= David Bercot =

American Christian writer

David W. Bercot (pronounced as David Berçot; born April 13, 1950) is an Anabaptist Christian church historian, attorney, author, and international speaker from the United States. He has written various books and magazine articles about early Christianity and Christian discipleship. His two best-known works are Will the Real Heretics Please Stand Up?, and the Dictionary of Early Christian Beliefs. Bercot completed his theological education at the University of Cambridge and was subsequently ordained as an Anglican priest before joining fellowship with Conservative Anabaptists, whom he believed to best embody the practices of early Christianity.

== Academic career ==
David Bercot was raised as a Jehovah's Witness. After leaving the Jehovah's Witnesses in 1976, he began his university education. He graduated from Stephen F. Austin State University summa cum laude, and he obtained his Doctor of Jurisprudence degree cum laude from Baylor University School of Law.

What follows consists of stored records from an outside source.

**config.mk**
```make
export PLATFORM = sky130hd
export DESIGN_NAME = pcfg_ctrl
export DESIGN_NICKNAME = d
export VERILOG_FILES = /design/src/rtl/pcfg_pkg.sv /design/src/rtl/pcfg_decode.sv /design/src/rtl/pcfg_bridge.sv /design/src/rtl/pcfg_fwd.sv /design/src/rtl/pcfg_ctrl.sv
export SDC_FILE = /design/constraint.sdc
export NUM_CORES = 1
export LEC_CHECK = 0
export BUFFER_PORTS_ARGS = -buffer_cell sky130_fd_sc_hd__buf_2
export CAP_MARGIN = 20
export CELL_PAD_IN_SITES_DETAIL_PLACEMENT = 1
export CELL_PAD_IN_SITES_GLOBAL_PLACEMENT = 1
export CORE_MARGIN = 2
export CORE_UTILIZATION = 36
export CTS_BUF_LIST = sky130_fd_sc_hd__clkbuf_8
export DETAILED_ROUTE_END_ITERATION = 10
export PLACE_DENSITY_LB_ADDON = 0.1
export RECOVER_POWER = 100
export SYNTH_ARGS = -nofsm -noshare
export SYNTH_HDL_FRONTEND = slang
export SYNTH_HIERARCHICAL = 1
export SYNTH_SLANG_ARGS = --single-unit
export TNS_END_PERCENT = 10
```
**constraint.sdc**
```tcl
create_clock -name clk -period 3.03 [get_ports clk]
set_input_delay 0.303 -clock clk [delete_from_list [all_inputs] [get_ports clk]]
set_output_delay 0.303 -clock clk [all_outputs]
set_load 0.05 [all_outputs]
```
**src/rtl/pcfg_pkg.sv**
```systemverilog
package pcfg_pkg;
   typedef enum logic {FWD_IDLE = 1'b0, FWD_WAIT = 1'b1} fwd_state_t;

   localparam logic [7:0] REG_IDENT = 8'h00;
   localparam logic [7:0] REG_BASE0 = 8'h10;
   localparam logic [7:0] REG_BASE1 = 8'h14;
endpackage

```
**src/rtl/pcfg_decode.sv**
```systemverilog
module pcfg_decode #(
   parameter int ADDR_W     = 16,
   parameter int BRIDGE_DEV = 15,
   parameter int BRIDGE_FN  = 0
) (
   input  logic [ADDR_W-1:0] addr,
   output logic [3:0]        dev,
   output logic [2:0]        func,
   output logic [7:0]        regno,
   output logic              hit_bridge
);
   wire unused_bits = ^{addr[11], addr >> 16};

   assign dev        = addr[15:12];
   assign func       = addr[10:8];
   assign regno      = addr[7:0];
   assign hit_bridge = (dev == 4'(BRIDGE_DEV)) && (func == 3'(BRIDGE_FN));
endmodule

```
**src/rtl/pcfg_bridge.sv**
```systemverilog
module pcfg_bridge
   import pcfg_pkg::*;
#(
   parameter int          DATA_W     = 32,
   parameter logic [15:0] VENDOR_ID  = 16'h10EE,
   parameter logic [15:0] PRODUCT_ID = 16'h4013
) (
   input  logic              clk,
   input  logic              rst_n,
   input  logic              wr_en,
   input  logic [7:0]        regno,
   input  logic [DATA_W-1:0] wdata,
   input  logic              err_clear,
   output logic [DATA_W-1:0] rdata,
   output logic [DATA_W-1:0] base1,
   output logic              err,
   output logic              swap_en
);
   logic [DATA_W-1:0] base0;
   logic              set_err;

   assign set_err = wr_en && (regno == REG_BASE0) && (wdata != '0);

   always_comb begin
      case (regno)
         REG_IDENT: rdata = DATA_W'({PRODUCT_ID, VENDOR_ID});
         REG_BASE0: rdata = base0;
         REG_BASE1: rdata = base1;
         default:   rdata = '0;
      endcase
   end

   always_ff @(posedge clk or negedge rst_n) begin
      if (!rst_n) begin
         base0   <= '0;
         base1   <= '0;
         err     <= 1'b0;
         swap_en <= 1'b0;
      end else begin
         if (wr_en && regno == REG_BASE0)
            base0 <= wdata;
         if (wr_en && regno == REG_BASE1 && base1 == '0) begin
            base1   <= wdata;
            swap_en <= 1'b1;
         end
         if (set_err)
            err <= 1'b1;
         else if (err_clear)
            err <= 1'b0;
      end
   end

   // once non-zero, the aperture base never moves
   a_r6_base1_locked: assert property (@(posedge clk) disable iff (!rst_n)
      (base1 != '0) |=> $stable(base1));
   // aperture enable is sticky
   a_r6_swap_sticky: assert property (@(posedge clk) disable iff (!rst_n)
      swap_en |=> swap_en);
   // non-zero BAR0 store raises the error flag
   a_r5_err_raise: assert property (@(posedge clk) disable iff (!rst_n)
      (wr_en && regno == REG_BASE0 && wdata != '0) |=> err);
   // clear without a new error drops the flag
   a_r5_err_drop: assert property (@(posedge clk) disable iff (!rst_n)
      (err_clear && !(wr_en && regno == REG_BASE0)) |=> !err);
endmodule

```
**src/rtl/pcfg_fwd.sv**
```systemverilog
module pcfg_fwd
   import pcfg_pkg::*;
#(
   parameter int DATA_W  = 32,
   parameter int TIMEOUT = 255
) (
   input  logic              clk,
   input  logic              rst_n,
   input  logic              start,
   input  logic              is_write,
   input  logic              rsp_valid,
   input  logic [DATA_W-1:0] rsp_data,
   output logic              req_valid,
   output logic              busy,
   output logic              done,
   output logic [DATA_W-1:0] rdata
);
   localparam int CNT_W = (TIMEOUT > 1) ? $clog2(TIMEOUT + 1) : 1;

   fwd_state_t state;
   logic       expire;

   assign busy      = (state == FWD_WAIT);
   assign req_valid = start && !busy;
   assign done      = busy && (rsp_valid || expire);
   assign rdata     = is_write ? '0 : (rsp_valid ? rsp_data : '1);

   generate
      if (TIMEOUT > 0) begin : g_timer
         logic [CNT_W-1:0] wait_cnt;
         always_ff @(posedge clk or negedge rst_n) begin
            if (!rst_n)
               wait_cnt <= '0;
            else if (req_valid)
               wait_cnt <= '0;
            else if (busy && !done)
               wait_cnt <= wait_cnt + 1'b1;
         end
         assign expire = (wait_cnt == CNT_W'(TIMEOUT - 1));

         // the wait never runs past the timeout window
         a_r9_window: assert property (@(posedge clk) disable iff (!rst_n)
            busy |-> (wait_cnt < CNT_W'(TIMEOUT)));
      end else begin : g_no_timer
         assign expire = 1'b0;
      end
   endgenerate

   always_ff @(posedge clk or negedge rst_n) begin
      if (!rst_n)
         state <= FWD_IDLE;
      else if (req_valid)
         state <= FWD_WAIT;
      else if (done)
         state <= FWD_IDLE;
   end

   // one request strobe per forwarded access
   a_r8_single_req: assert property (@(posedge clk) disable iff (!rst_n)
      req_valid |=> !req_valid);
   // a response ends the wait
   a_r8_rsp_ends: assert property (@(posedge clk) disable iff (!rst_n)
      (busy && rsp_valid) |=> !busy);
endmodule

```
**src/rtl/pcfg_ctrl.sv**
```systemverilog
module pcfg_ctrl
   import pcfg_pkg::*;
#(
   parameter int          ADDR_W     = 16,
   parameter int          DATA_W     = 32,
   parameter int          TIMEOUT    = 255,
   parameter int          BRIDGE_DEV = 15,
   parameter int          BRIDGE_FN  = 0,
   parameter logic [15:0] VENDOR_ID  = 16'h10EE,
   parameter logic [15:0] PRODUCT_ID = 16'h4013,
   parameter longint      APER_SIZE  = 64'h1000_0000
) (
   input  logic              clk,
   input  logic              rst_n,
   input  logic              cpu_valid,
   input  logic              cpu_write,
   input  logic [ADDR_W-1:0] cpu_addr,
   input  logic [DATA_W-1:0] cpu_wdata,
   output logic              cpu_ready,
   output logic [DATA_W-1:0] cpu_rdata,
   output logic              dn_req_valid,
   output logic              dn_req_write,
   output logic [3:0]        dn_dev,
   output logic [2:0]        dn_func,
   output logic [7:0]        dn_reg,
   output logic [DATA_W-1:0] dn_wdata,
   input  logic              dn_present,
   input  logic              dn_rsp_valid,
   input  logic [DATA_W-1:0] dn_rsp_rdata,
   input  logic              err_clear,
   output logic              bar0_err,
   output logic              swap_en,
   output logic [DATA_W-1:0] swap_base
);
   generate
      if (DATA_W != 32) begin : g_bad_width
         $error("pcfg_ctrl: configuration registers are 32 bits");
      end
      if (ADDR_W < 16) begin : g_bad_addr
         $error("pcfg_ctrl: window offset needs at least 16 bits");
      end
      if (BRIDGE_DEV > 15 || BRIDGE_FN > 7) begin : g_bad_slot
         $error("pcfg_ctrl: bridge slot out of range");
      end
      if (APER_SIZE <= 0 || (APER_SIZE & (APER_SIZE - 1)) != 0) begin : g_bad_aper
         $error("pcfg_ctrl: aperture size must be a power of two");
      end
   endgenerate

   logic              hit_bridge, fwd_busy, fwd_done, start, absent;
   logic [DATA_W-1:0] br_rdata, fwd_rdata;

   pcfg_decode #(.ADDR_W(ADDR_W), .BRIDGE_DEV(BRIDGE_DEV), .BRIDGE_FN(BRIDGE_FN)) u_dec (
      .addr(cpu_addr), .dev(dn_dev), .func(dn_func), .regno(dn_reg),
      .hit_bridge(hit_bridge));

   pcfg_bridge #(.DATA_W(DATA_W), .VENDOR_ID(VENDOR_ID), .PRODUCT_ID(PRODUCT_ID)) u_br (
      .clk(clk), .rst_n(rst_n),
      .wr_en(cpu_valid && cpu_write && hit_bridge && !fwd_busy),
      .regno(dn_reg), .wdata(cpu_wdata), .err_clear(err_clear),
      .rdata(br_rdata), .base1(swap_base), .err(bar0_err), .swap_en(swap_en));

   assign absent = !hit_bridge && !dn_present;
   assign start  = cpu_valid && !hit_bridge && dn_present;

   pcfg_fwd #(.DATA_W(DATA_W), .TIMEOUT(TIMEOUT)) u_fwd (
      .clk(clk), .rst_n(rst_n), .start(start), .is_write(cpu_write),
      .rsp_valid(dn_rsp_valid), .rsp_data(dn_rsp_rdata),
      .req_valid(dn_req_valid), .busy(fwd_busy), .done(fwd_done),
      .rdata(fwd_rdata));

   assign dn_req_write = cpu_write;
   assign dn_wdata     = cpu_wdata;
   assign cpu_ready    = fwd_busy ? fwd_done : (cpu_valid && (hit_bridge || absent));

   always_comb begin
      if (fwd_busy)
         cpu_rdata = fwd_rdata;
      else if (hit_bridge)
         cpu_rdata = br_rdata;
      else
         cpu_rdata = (dn_reg == REG_IDENT) ? '1 : '0;
   end

   // an absent slot completes at once without going downstream
   a_r3_absent_local: assert property (@(posedge clk) disable iff (!rst_n)
      (cpu_valid && !fwd_busy && !hit_bridge && !dn_present) |-> (cpu_ready && !dn_req_valid));
   // the internal bridge never produces a downstream request
   a_r11_bridge_local: assert property (@(posedge clk) disable iff (!rst_n)
      (cpu_valid && !fwd_busy && hit_bridge) |-> (cpu_ready && !dn_req_valid));
   // a request is never answered in the cycle it is issued
   a_r8_no_same_cycle: assert property (@(posedge clk) disable iff (!rst_n)
      dn_req_valid |-> !cpu_ready);
endmodule

```
# [Word level (Yosys, flattened, before mapping)]
# Cells that the tools add are included.
# W data, S select, Z words.
[word_totals] register_bits=75 in_bits=87 output_inout_bits=116 wordCells=52
[op_classes] n_addsub=1 n_eq_ne=4 mux=13 n_reduce_logical=28
[ops] cell="$mux W32" count=5
[ops] cell="$pmux W32 S3" count=1
[ops] cell="$logic_not A32 Y1" count=1
[ops] cell="$reduce_bool A32 Y1" count=1
[ops] cell="$eq A8 B5 Y1 const B" count=2
[ops] cell="$mux W8" count=2
[ops] cell="$logic_and A1 B1 Y1" count=15
[ops] cell="$add A8 B1 Y8 const B" count=1
[ops] cell="$eq A8 B8 Y1 const B" count=1
[ops] cell="$logic_not A8 Y1" count=1
[ops] cell="$reduce_bool A2 Y1" count=3
[ops] cell="$mux W1" count=5
[ops] cell="$eq A4 B4 Y1 const B" count=1
[ops] cell="$logic_not A1 Y1" count=4
[ops] cell="$logic_not A3 Y1" count=1
[ops] cell="$logic_or A1 B1 Y1" count=2

# [Logic depth before layout (Yosys ltp)]
# Gate-level depths: netlist (run 1).
[depth] word_depth=7 mapped_depth=12 ltp_nobuf=8

# [Modules after synthesis]
# Netlist (run 1), hierarchy kept.
[modules_own_cells] mod="pcfg_bridge" n_inst=1 cells_each=210 area_per_inst_um2=2859.0
[modules_own_cells] mod="pcfg_fwd" n_inst=1 cells_each=123 area_per_inst_um2=824.5
[modules_own_cells] mod="pcfg_ctrl" n_inst=1 cells_each=88 area_per_inst_um2=759.5
[modules_own_cells] mod="pcfg_decode" n_inst=1 cells_each=18 area_per_inst_um2=136.4

# [Worst setup path before layout (run 1)]
# Ideal clock, no wire load.
[synth_path] kind="input-to-reg" from="in cpu_addr[9]" to="reg u_br.base1[3]" setup_ns=0.065 arrival_time_ns=2.446 required_time_ns=2.965 slack_ns=0.520 path_stages=12 n_path_buf=4 path_cell_list="nand3b_1 > nor4_2 > nor2b_1 > clkbuf_1 > clkbuf_1 > and3_1 > nor4b_1 > and4_1 > and4_1 > buf_6 > buf_6 > a21o_2"
[synth_via] elab_chain_cells=6
[synth_rtl] element="start: declaration" line_no="pcfg_ctrl.sv:17" text="input logic [ADDR_W-1:0] cpu_addr,"
[synth_rtl] element="$logic_not A3 Y1" line_no="pcfg_decode.sv:17" text="assign hit_bridge = (dev == 4'(BRIDGE_DEV)) && (func == 3'(BRIDGE_FN));"
[synth_rtl] element="$logic_and A1 B1 Y1" line_no="pcfg_decode.sv:17"
[synth_rtl] element="named net hit_bridge" line_no="pcfg_ctrl.sv:50" text="logic hit_bridge, fwd_busy, fwd_done, start, absent;"
[synth_rtl] element="$logic_and A1 B1 Y1 (2 in series)" line_no="pcfg_ctrl.sv:59" text=".wr_en(cpu_valid && cpu_write && hit_bridge && !fwd_busy),"
[synth_rtl] element="$logic_and A1 B1 Y1 (2 in series)" line_no="pcfg_bridge.sv:42" text="if (wr_en && regno == REG_BASE1 && base1 == '0) begin"
[synth_rtl] element="end signal: assignment" line_no="pcfg_bridge.sv:43" text="base1 <= wdata;"
[synth_rtl] element="end: declaration" line_no="pcfg_bridge.sv:15" text="output logic [DATA_W-1:0] base1,"
# The timed path passes the listed nets, and every way through them passes these cells.
# A chain may end at the register's enable or synchronous reset.

# [Final worst setup path (run 1)]
[layout_path] from="reg u_fwd.state, in the netlist u_fwd/busy" to="out cpu_rdata[14]"
[layout_via] elab_chain_cells=1
[layout_rtl] element="start: declaration" line_no="pcfg_fwd.sv:20" text="fwd_state_t state;"
[layout_rtl] element="start signal: assignment" line_no="pcfg_fwd.sv:51" text="state <= FWD_IDLE;"
[layout_rtl] element="start signal: assignment" line_no="pcfg_fwd.sv:53" text="state <= FWD_WAIT;"
[layout_rtl] element="start signal: assignment" line_no="pcfg_fwd.sv:55" text="state <= FWD_IDLE;"
[layout_rtl] element="$mux W32" line_no="pcfg_ctrl.sv:77" text="if (fwd_busy)"
[layout_rtl] element="end: declaration" line_no="pcfg_ctrl.sv:20" text="output logic [DATA_W-1:0] cpu_rdata,"
# No other way between the ends.

==> summary.md, run 1 <==
| Metric | Value |
|---|---|
| Status | complete, but fails checks |
| Failing checks | max-capacitance violations, max-slew violations |
| H-tree level count | 3 |
| Synth area leader | dfrtp_1 |
| Resized cells post-CTS | 0 |
| FFs w/ async S/R, synth | 1.00 |
| RSZ-0062 raised after global routing | false |
| Largest net degree at the start of global routing | 76 |
| Worst R2R Path Depth | 5 |
| Worst Setup SP | u_fwd/busy |
| Cts bufs inserted | 9 |
| Clock transition at the registers of the reported paths | 0.08 ns |
| Stages on the worst setup path | 5 |
| Netlist cell types | 53 |
| FMAX | 352 MHz |
| Placed cell count | around 740 |
| Setup-failing EPs final | 0 |
| All-Layer GR Usage | 0.213 |
| Clock latency at the later pin of the worst-skew pair | 0.34 ns |
| Final hold viol count | 0 |
| FF-to-FF Start | u_fwd/busy |
| FF-to-FF End | u_br/base0[19] |
| Multi-input logic area | about 2000 um^2 |
| Register area share after synthesis | 0.410 |
| CP Max Fanout | 32 |
| Slew Viols, Final | 110 |
| Routed wire length | 14,800 um |
| Ports | a little over 200 |
| Flop-to-flop setup slack | 0.29 ns |
| Finished Layout Cells | approximately 760 |
| DR WL/cell | 19.6 um |
| Die W | approximately 120 um |
| Antenna violations before repair | 0 |
| Final period util | 0.937 |
| Critical Path Source Type | flip-flop |
| Register area | around 1900 um^2 |
| Post-route ant nets | 0 |
| Post-synth top area share | 0.410 |
| NumNets Final | between 600 and 700 |
| CP top delay family | simple AND/OR/NAND/NOR gates |
| Post-synth EDFFs | 0 |
| Post-Syn Nets | 528 |
| Drt first-iter violations | around 200 |
| Vias/cell | 5.33 |
| Cell count after synthesis | 439 |
| Setup TNS | 0 ns |
| Die area | around 14,000 um^2 |
| Min cycle time layout | about 2.8 ns |
| Critical Path RT | 2.73 ns |
| Deepest clock path buffer count | 2 |
| Worst Path Arrival | 2.54 ns |
| Core footprint | 12,500 um^2 |
| Critical path capture point type | primary output |
| Post-Syn Area | 4580 um^2 |
| Via count | 4,037 |
| Starting Density | 0.366 |
| Number of global-route vias before repair | 3,970 |
| Port Buf Inserts | between 200 and 250 |
| Clock Sinks | 75 |
| Share of cells above drive strength 1 | 0.364 |
| Max_cap viols | 3 |
| Max_slew headroom | -0.275 |
| Critical path cell sequence | or4_4 > nor4_4 > clkbuf_4 > a221o_2 > buf_2 |
| Drt drc | 0 |
| Setup crit end | cpu_rdata[14] |
| Die Y-Extent | 117 um |
| HPWL after DPL | between 10,000 and 15,000 um |
| YS warnings | 6 |
| Bufs and invs on worst path | 2 |
| # diodes | 0 |
| Number of synthesized register bits | between 70 and 80 |
| Worst-Margin Slew | 1.91 ns |
| Hold buffers post-CTS | 0 |
| CP max stage cell | dfrtp_1 |
| Clock Skew | 0.0128 ns |
| Mean post-synth cell area | about 10 um^2 |
| Power density over the cells | ~420 nW/um^2 |
| Synthesis-to-finish area growth | 18.0% |
| Main flop type after synthesis | dfrtp_1 |
| Root Buffer Master | clkbuf_8 |
| First-pass GRT wire length | 22,200 um |
| Row count | 41 |
| Peak supply drop | around 220 uV |
| Critical path class | flip-flop to primary output |
| CTS tree | built |
| Gr ovfl total | 0 |
| Routability Congestion | 0.761 |
| Max stage delay on crit path | 0.58 ns |
| Leakage | a little under 3 nW |
| Worst hold-check path type | input pin to flip-flop |
| Fillers | 1,552 |
| Synth top area cells | dfrtp_1, buf_4, a221o_2, mux2_2, a21o_1 |
| Total iterations of the first detailed-routing run | 4 |
| Setup Fix Bufs, Post-CTS | 0 |
-- flip-flops by register name (all words and copies together), names as in the netlist --
register and count:
u_fwd/g_timer.wait_cnt 8, u_br/base0 32, u_fwd/busy 1, u_br/base1 32, u_br/swap_en 1, u_br/err 1
-- through the flow --
stage | area [um^2] | setup slack, ns | power, W | utilization | hold slack (ns)
after floorplan | 4580 | 0.520 | 0.00146 | - | 0.00741
after global placement | 5380 | 0.490 | 0.00159 | 0.430 | 0.449
after detailed placement | 5380 | 0.422 | 0.00160 | 0.430 | 0.450
after CTS | 5560 | 0.215 | 0.00230 | 0.444 | 0.142
after global routing | 5410 | 0.0581 | 0.00237 | 0.432 | 0.144
final | 5410 | 0.191 | 0.00226 | 0.432 | 0.157
-- per-layer routing --
metal	vias up	wire [um]	global-route usage
met4	0	123	0.0494
li1	1868	-	-
met1	2028	6840	0.295
met5	-	0	0
met3	12	750	0.0304
met2	129	7130	0.354
-- cells by family (layout without fill, tap and decap cells) --
kind of cell / Yosys count / after routing / share of synthesized area
adder cells (fa/ha/maj): 2 / 2 / 0.00546
buffers and inverters: 121 / 267 / 0.155
AND/OR/NAND/NOR: 61 / 61 / 0.0899
multiplexers: 32 / 32 / 0.0787
AO/OA/AOI/OAI: 146 / 146 / 0.257
XOR/XNOR: 2 / 2 / 0.00383
flip-flops: 75 / 75 / 0.410
-- worst register-to-register path, delay by kind of cell, from the launching register on --
kind,cells,cell delay (ns)
simple gates,3,0.95
flops,1,0.68
buf+inv,1,0.57
mux,1,0.41
-- worst min path at each step --
| stage | cells past startpoint | start | to | slack, ns |
|---|---|---|---|---|
| after floorplan | 0 | rst_n | u_br/base0[0] | 0.007 |
| after global placement | 1 | u_br/swap_en | u_br/swap_en | 0.45 |
| after detailed placement | 1 | u_br/swap_en | u_br/swap_en | 0.45 |
| after CTS | 1 | rst_n | u_br/base0[23] | 0.14 |
| after global routing | 2 | err_clear | u_br/err | 0.14 |
| final | 2 | err_clear | u_br/err | 0.16 |
-- cell usage in the layout, fill, tap and decap left out, drive strengths merged, types with 2 or more instances in the layout --
cell type and n:
nand2 6, a21oi 34, nor3b 2, dfrtp 75, nand3 7, nor3 6, nand4 3, a211o 2
buf 112, a21o 34, clkbuf 111, a22o 21, a221o 42, and4 3, clkinvlp 3, nor4 15
mux2 32, or3 2, nor2 3, ha 2, inv 40, nor2b 2, o21ai 8, and3 2
or4 3
-- cell usage after synthesis, types with 6 or more instances --
master / n
dfrtp_1: 75
buf_4: 48
inv_1: 38
a21oi_1: 34
a21o_1: 30
a221o_2: 30
mux2_2: 28
a22o_1: 21
clkbuf_1: 17
nor4_1: 13
a221o_1: 12
buf_6: 9
nand3_1: 7
o21ai_0: 7
nor3_1: 6
-- power by group --
| part | total [W] | internal, W | switching (W) |
|---|---|---|---|
| registers | 0.00104 | 0.00101 | 0.0000254 |
| logic | 0.000526 | 0.000134 | 0.000392 |
| clock network | 0.000699 | 0.000318 | 0.000381 |
-- layout make-up --
class	instances	share of cell area
Clock buffer	10	0.0255
Clock inverter	6	0.00741
Inverter	38	0.0264
Multi-Input combinational cell	243	0.368
Sequential cell	75	0.347
Tap cell	172	0.0398
Timing Repair Buffer	213	0.186
Power figures use the tool's default switching activity.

In 1985, Bercot began an in-depth study of the early Christians who lived before the Council of Nicaea in A.D. 325. His studies started him on a spiritual pilgrimage. In 1989, he wrote the book, Will the Real Heretics Please Stand Up, which sets forth some of the teachings and lifestyle of the early Christians. That same year, he joined with an Assembly of God pastor to establish Scroll Publishing Company for the purpose of publishing various writings of the pre-Nicene Christians, as well as to publish other Christian books.

Bercot's studies of the early Christians brought him into contact and dialogue with three different branches of Christianity: the Anabaptists (Mennonites, Amish, Brethren), the Anglican Church, and the churches of the Restoration Movement (Church of Christ, Disciples of Christ, International Church of Christ). In 1985, after completing his religious studies through Cambridge University, Bercot was ordained as an Anglican priest. However, he eventually left the Anglican Church and began fellowshipping with various Conservative Anabaptist churches, as Bercot understood Anabaptist Christianity to best embody the beliefs and practices of the early Church.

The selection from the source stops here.